• Instructions to follow
Where does the word "checked" occur in the entries below? Copy every line that has it.

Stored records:
Source: an optimization exercise on an open RTL-to-GDS flow (aim: small area, a short achievable clock period and few clock cycles per item). Production flows keep margins and buffers that such runs may drop.
Where RTL was checked, it was by simulation tests only, not by an equivalence proof against the original.
Only the layout flow was run in runs 1 to 4; the RTL was not checked for function there.
Power figures rest on the tool's default switching activity, not on a simulated workload.

$ cat config.mk
export PLATFORM = sky130hd
export DESIGN_NAME = jmp
export DESIGN_NICKNAME = jmp
export VERILOG_FILES = /design/flow/design.v
export SDC_FILE = /design/flow/constraint.sdc
export NUM_CORES = 4
export LEC_CHECK = 0
export CAP_MARGIN = 20
export CORE_MARGIN = 2
export CORE_UTILIZATION = 40
export SETUP_SLACK_MARGIN = 4.3
export SLEW_MARGIN = 20
$ cat constraint.sdc
create_clock -name core_clock -period 8.0 [get_ports {clk}]
set_input_delay 1.6000 -clock core_clock [delete_from_list [all_inputs] [get_ports {clk}]]
set_output_delay 1.6000 -clock core_clock [all_outputs]
set_load 0.01 [all_outputs]
$ cat design.v
module jmp (
    input  wire        clk,
    input  wire        rst,           
    input  wire        load,
    input  wire [31:0] load_size,
    input  wire        start,
    input  wire        setq,
    input  wire [7:0]  setq_val,
    output wire        mem_re,
    output wire [31:0] mem_addr,
    input  wire [7:0]  mem_rdata,
    output wire        qt_we,
    output wire [10:0] qt_addr,
    output wire [7:0]  qt_wdata,
    output wire [15:0] status,
    output wire [31:0] size_o,
    output wire [7:0]  qfactor,
    output wire [31:0] offset_o,
    output wire [7:0]  width_blocks,
    output wire [7:0]  height_blocks,
    output wire [7:0]  type_o,
    output wire        precision,
    output wire [15:0] restart_interval,
    output wire [31:0] header_len,
    output wire [31:0] scan_off,
    output wire [31:0] scan_len
);
    localparam [2:0] ST_IDLE  = 3'd0,
                     ST_BUSY  = 3'd1,
                     ST_OK    = 3'd2,
                     ST_FAIL  = 3'd3,
                     ST_FAULT = 3'd4;
    localparam [5:0] C_NO_SOF        = 6'h10,
                     C_NO_DQT        = 6'h11,
                     C_ZERO_BLOCKS   = 6'h12,
                     C_SOF_SHORT     = 6'h13,
                     C_SOF_LENGTH    = 6'h14,
                     C_SOF_PRECISION = 6'h15,
                     C_SOF_DIMENSION = 6'h16,
                     C_SOF_NCOMP     = 6'h17,
                     C_SOF_SAMP_1ST  = 6'h18,
                     C_SOF_SAMP_OTH  = 6'h19,
                     C_SOF_QT_MISM   = 6'h1A,
                     C_SOF_REPEATED  = 6'h20,
                     C_SOS_TRUNC     = 6'h21,
                     C_SCAN_BEYOND   = 6'h22;
    localparam [4:0] S_SEARCH = 5'd0,    
                     S_CODE   = 5'd1,    
                     S_LHI    = 5'd2,    
                     S_LLO    = 5'd3,    
                     S_DQH    = 5'd4,    
                     S_DQT    = 5'd5,    
                     S_DQEND  = 5'd6,    
                     S_DQE2   = 5'd7,    
                     S_DRI2   = 5'd8,    
                     S_DRI3   = 5'd9,    
                     S_FIN0   = 5'd10,   
                     S_FIN    = 5'd11,   
                     S_FINS   = 5'd12,   
                     S_DQE0   = 5'd13,   
                     S_REJ    = 5'd14,   
                     S_RSR    = 5'd15,   
                     S_SOF2   = 5'd16;   
    localparam [2:0] K_SKIP = 3'd0,
                     K_SOF  = 3'd1,
                     K_DQT  = 3'd2,
                     K_DRI  = 3'd3,
                     K_SOS  = 3'd4;
    reg [2:0]  st;
    reg [5:0]  cause;
    reg [31:0] size;
    reg [7:0]  qf;
    reg [31:0] offset;
    reg        sof_found, dqt_found, sos_found, dri_found, eoi_seen;
    reg [7:0]  wb, hb;
    reg        t422;       
    reg        prec;
    reg [15:0] ri;
    reg [31:0] sl;
    reg        bsy;        
    reg [4:0]  ph;
    reg [2:0]  kind;
    reg [31:0] a;          
    reg [15:0] len;        
    reg [10:0] qa;         
    reg        fj;         
    reg        ci;         
    reg        wr;         
    reg        l_is4, l_is17, l_lt4;    
    reg [7:0]  d;          
    reg        p_live, p_v, p_b6, p_or7;      
    reg        d_live, d_v, d_f64, d_f128;    
    wire [32:0] cmp;
    jmp_add #(.W(32)) u_cmp (.a(size), .b(~a), .ci(ci), .s(cmp));
    wire        cmp_c = cmp[32];
    wire [8:0]  jp_lo, jp_m0, jp_m1;
    wire [16:0] jp_h1;
    jmp_add #(.W(8))  u_jlo (.a(offset[7:0]),   .b(mem_rdata), .ci(1'b0), .s(jp_lo));
    jmp_add #(.W(8))  u_jm0 (.a(offset[15:8]),  .b(d),         .ci(1'b0), .s(jp_m0));
    jmp_add #(.W(8))  u_jm1 (.a(offset[15:8]),  .b(d),         .ci(1'b1), .s(jp_m1));
    jmp_add #(.W(16)) u_jh1 (.a(offset[31:16]), .b(16'd0),     .ci(1'b1), .s(jp_h1));
    wire [8:0]  jp_m   = jp_lo[8] ? jp_m1 : jp_m0;
    wire [31:0] jp     = {jp_m[8] ? jp_h1[15:0] : offset[31:16], jp_m[7:0], jp_lo[7:0]};
    wire [32:0] a_inc;
    jmp_add #(.W(32)) u_inc (.a(a), .b(32'd0), .ci(1'b1), .s(a_inc));
    wire [15:0] lfull = {len[15:8], d};
    wire        hd128   = (d[7:4] != 4'd0);
    wire        r_ge67  = (|len[15:7]) | (len[6] & ((|len[5:2]) | (len[1] & len[0])));
    wire        r_ge131 = (|len[15:8]) | (len[7] & ((|len[6:2]) | (len[1] & len[0])));
    wire        dq_fit  = hd128 ? (r_ge131 & d_f128) : (r_ge67 & d_f64);
    wire        dq_last = prec ? (&qa[6:0]) : (&qa[5:0]);
    wire        pend = (cause == 6'd0);
    wire        fin_ok    = sof_found && dqt_found && wb != 8'd0 && hb != 8'd0;
    wire [2:0]  fin_st    = fin_ok ? ST_OK : ST_FAIL;
    wire [5:0]  fin_cause = !sof_found ? C_NO_SOF :
                            !dqt_found ? C_NO_DQT :
                            fin_ok     ? 6'd0     : C_ZERO_BLOCKS;
    reg         jump;      
    reg         jump1;     
    reg         hold;      
    reg         a_zero;    
    always @(*) begin
        jump   = 1'b0;
        jump1  = 1'b0;
        hold   = 1'b0;
        a_zero = 1'b0;
        case (ph)
        S_LHI:    if (d_live && (kind == K_SKIP || kind == K_SOS)) jump1 = 1'b1;
        S_LLO:    if (kind == K_SOS) hold = 1'b1;
        S_DQE0:   jump = 1'b1;
        S_DQEND:  hold = 1'b1;
        S_REJ:    jump = 1'b1;
        S_RSR:    jump = 1'b1;
        S_FIN0:   begin jump = 1'b1; a_zero = 1'b1; end
        S_FIN, S_FINS: hold = 1'b1;
        default: ;
        endcase
    end
    always @(posedge clk) begin
        d      <= mem_rdata;
        p_live <= bsy && !jump && !jump1 && !hold;
        p_v    <= cmp_c;
        p_b6   <= cmp[6];
        p_or7  <= |cmp[31:7];
        d_live <= p_live && !jump;
        d_v    <= p_v;
        d_f64  <= p_v && (p_or7 || p_b6);
        d_f128 <= p_v && p_or7;
    end
    always @(posedge clk) begin
        if (ci)
            sl <= cmp[31:0];
    end
    always @(posedge clk) begin
        if (rst) begin
            st   <= ST_IDLE;
            bsy  <= 1'b0;
            size <= 32'd0;
            qf   <= 8'd255;
            ph   <= S_SEARCH;
            ci   <= 1'b0;
            wr   <= 1'b0;
        end else if (!bsy) begin
            if (load) begin
                if (~&load_size[31:16] || ~|load_size[15:0]) begin
                    size <= load_size;
                    st   <= ST_IDLE;
                end
            end else if (start) begin
                st        <= ST_BUSY;
                bsy       <= 1'b1;
                ph        <= S_SEARCH;
                cause     <= 6'd0;
                offset    <= 32'd0;
                a         <= 32'd0;
                fj        <= 1'b1;
                sof_found <= 1'b0;
                dqt_found <= 1'b0;
                sos_found <= 1'b0;
                dri_found <= 1'b0;
                eoi_seen  <= 1'b0;
                prec      <= 1'b0;
                ri        <= 16'd0;
            end else if (setq) begin
                qf <= setq_val;
            end
        end else begin
            ci <= 1'b0;
            if (jump)
                a <= a_zero ? 32'd0 : offset;
            else if (jump1)
                a <= jp;
            else if (!hold)
                a <= a_inc[31:0];
            case (ph)
            S_SEARCH: begin
                if (d_live) begin
                    fj <= 1'b0;
                    if (!d_v) begin
                        if (!fj)
                            offset <= size;
                        ph <= S_FIN0;
                    end else if (d == 8'hFF) begin
                        offset <= a;             
                        ph     <= S_CODE;
                    end
                end
            end
            S_CODE: begin
                ph <= S_LHI;
                if (!d_v) begin
                    offset <= size;
                    ph     <= S_FIN0;
                end else if (d == 8'hC0) begin
                    kind <= K_SOF;
                    if (sof_found) begin
                        st    <= ST_FAULT;
                        bsy   <= 1'b0;
                        cause <= C_SOF_REPEATED;
                    end
                end else if (d == 8'hC4 || d == 8'hFE || d[7:4] == 4'hE) begin
                    kind <= K_SKIP;
                end else if (d == 8'hDA) begin
                    kind <= K_SOS;
                end else if (d == 8'hDB) begin
                    kind      <= K_DQT;
                    dqt_found <= 1'b1;
                end else if (d == 8'hDD) begin
                    kind <= K_DRI;
                end else begin
                    if (d == 8'hD9)
                        eoi_seen <= 1'b1;
                    ph <= S_SEARCH;
                end
            end
            S_LHI: begin
                if (d_live) begin
                    len[15:8] <= d;
                    ph        <= S_LLO;
                    if (kind == K_DQT)
                        offset <= jp;
                    if (kind == K_SOS)
                        ci <= 1'b1;
                end
            end
            S_LLO: begin
                len[7:0] <= d;
                l_is4    <= (lfull == 16'd4);
                l_is17   <= (lfull == 16'd17);
                l_lt4    <= (lfull < 16'd4);
                case (kind)
                K_SKIP: begin
                    if (!d_v) begin
                        offset <= size;
                        ph     <= S_FIN0;
                    end else begin
                        offset <= a;             
                        fj     <= 1'b1;
                        ph     <= S_SEARCH;
                    end
                end
                K_SOS: begin
                    if (!d_v) begin
                        st    <= ST_FAULT;
                        bsy   <= 1'b0;
                        cause <= C_SOS_TRUNC;
                    end else begin
                        ph <= S_FINS;
                    end
                end
                K_DQT: begin
                    if (!d_v || lfull < 16'd2) begin
                        offset <= size;
                        ph     <= S_FIN0;
                    end else begin
                        ph <= (lfull == 16'd2) ? S_SEARCH : S_DQH;
                    end
                end
                K_DRI: ph <= S_DRI2;
                default: begin       
                    if (lfull < 16'd17)
                        cause <= C_SOF_LENGTH;
                    ph <= S_SOF2;
                end
                endcase
            end
            S_DQH: begin
                if (!d_v) begin
                    offset <= size;
                    ph     <= S_FIN0;
                end else if (d[3:0] == 4'hF || !dq_fit) begin
                    ph <= S_DQE0;
                end else begin
                    qa   <= hd128 ? {d[3:0], 7'd0} : {1'b0, d[3:0], 6'd0};
                    prec <= hd128;
                    len  <= len - 16'd1;
                    ph   <= S_DQT;
                    wr   <= 1'b1;
                end
            end
            S_DQT: begin
                qa  <= qa + 11'd1;
                len <= len - 16'd1;
                if (dq_last) begin
                    ph <= (len == 16'd3) ? S_SEARCH : S_DQH;
                    wr <= 1'b0;
                end
            end
            S_DQE0: begin                    
                ph <= S_DQEND;
                ci <= 1'b1;
            end
            S_DQEND: ph <= S_DQE2;   
            S_REJ: begin                     
                kind <= K_SKIP;
                ph   <= S_LHI;
            end
            S_RSR: begin                     
                fj <= 1'b1;
                ph <= S_SEARCH;
            end
            S_FIN0: begin                    
                ph <= S_FIN;
                ci <= 1'b1;
            end
            S_DQE2: begin
                if (!p_v) begin
                    offset <= size;
                    ph     <= S_FIN0;
                end else begin
                    fj <= 1'b1;                  
                    ph <= S_SEARCH;
                end
            end
            S_DRI2: begin
                qa[7:0] <= d;
                ph      <= S_DRI3;
            end
            S_DRI3: begin
                ph <= S_SEARCH;
                if (!d_v || l_lt4) begin
                    ph <= S_RSR;                 
                end else begin
                    ri        <= {qa[7:0], d};
                    dri_found <= ({qa[7:0], d} != 16'd0);
                    if (!l_is4)
                        ph <= S_REJ;             
                end
            end
            S_FIN: begin
                bsy   <= 1'b0;
                st    <= fin_st;
                cause <= fin_cause;
            end
            S_FINS: begin
                bsy <= 1'b0;
                if (!p_v) begin
                    st    <= ST_FAULT;
                    cause <= C_SCAN_BEYOND;
                end else begin
                    sos_found <= 1'b1;
                    st        <= fin_st;
                    cause     <= fin_cause;
                end
            end
            default: begin
                ph <= ph + 5'd1;
                case (ph[3:0])
                5'd0: if (pend && d != 8'd8) cause <= C_SOF_PRECISION;
                5'd1: begin
                    hb[7:5] <= d[2:0];
                    if (pend && d[7:3] != 5'd0) cause <= C_SOF_DIMENSION;
                end
                5'd2: begin
                    hb[4:0] <= d[7:3];
                    if (pend && ((hb[7:5] == 3'd7 && d > 8'hF8) ||
                                 (hb[7:5] == 3'd0 && d == 8'd0)))
                        cause <= C_SOF_DIMENSION;
                end
                5'd3: begin
                    wb[7:5] <= d[2:0];
                    if (pend && d[7:3] != 5'd0) cause <= C_SOF_DIMENSION;
                end
                5'd4: begin
                    wb[4:0] <= d[7:3];
                    if (pend && ((wb[7:5] == 3'd7 && d > 8'hF8) ||
                                 (wb[7:5] == 3'd0 && d == 8'd0)))
                        cause <= C_SOF_DIMENSION;
                end
                5'd5: if (pend && d != 8'd3) cause <= C_SOF_NCOMP;
                5'd7: begin
                    t422 <= d[1];
                    if (pend && d != 8'h21 && d != 8'h22) cause <= C_SOF_SAMP_1ST;
                end
                5'd10: if (pend && d != 8'h11) cause <= C_SOF_SAMP_OTH;
                5'd11: qa[7:0] <= d;
                5'd13: if (pend && d != 8'h11) cause <= C_SOF_SAMP_OTH;
                5'd14: begin
                    ph <= S_SEARCH;
                    if (!d_v) begin
                        st    <= ST_FAIL;
                        bsy   <= 1'b0;
                        cause <= C_SOF_SHORT;
                    end else if (!pend) begin
                        st  <= ST_FAIL;
                        bsy <= 1'b0;
                    end else if (d != qa[7:0]) begin
                        st    <= ST_FAIL;
                        bsy   <= 1'b0;
                        cause <= C_SOF_QT_MISM;
                    end else begin
                        sof_found <= 1'b1;
                        if (!l_is17)
                            ph <= S_REJ;         
                    end
                end
                default: ;
                endcase
            end
            endcase
        end
    end
    assign mem_re   = bsy;
    assign mem_addr = a;
    assign qt_we    = wr && (st == ST_BUSY) && (qa[10:7] != 4'hF);
    assign qt_addr  = qa;
    assign qt_wdata = d;
    wire show = st[2] | st[1];
    assign status = {2'b00, cause & {6{show}},
                     {eoi_seen, dri_found, sos_found, dqt_found, sof_found} & {5{show}},
                     st};
    assign size_o           = size;
    assign qfactor          = qf;
    assign offset_o         = offset;
    assign width_blocks     = wb;
    assign height_blocks    = hb;
    assign type_o           = {1'b0, dri_found, 5'd0, t422};
    assign precision        = prec;
    assign restart_interval = ri;
    assign header_len       = a;
    assign scan_off         = a;
    assign scan_len         = sl;
endmodule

• Output of the task
Where RTL was checked, it was by simulation tests only, not by an equivalence proof against the original.
Only the layout flow was run in runs 1 to 4; the RTL was not checked for function there.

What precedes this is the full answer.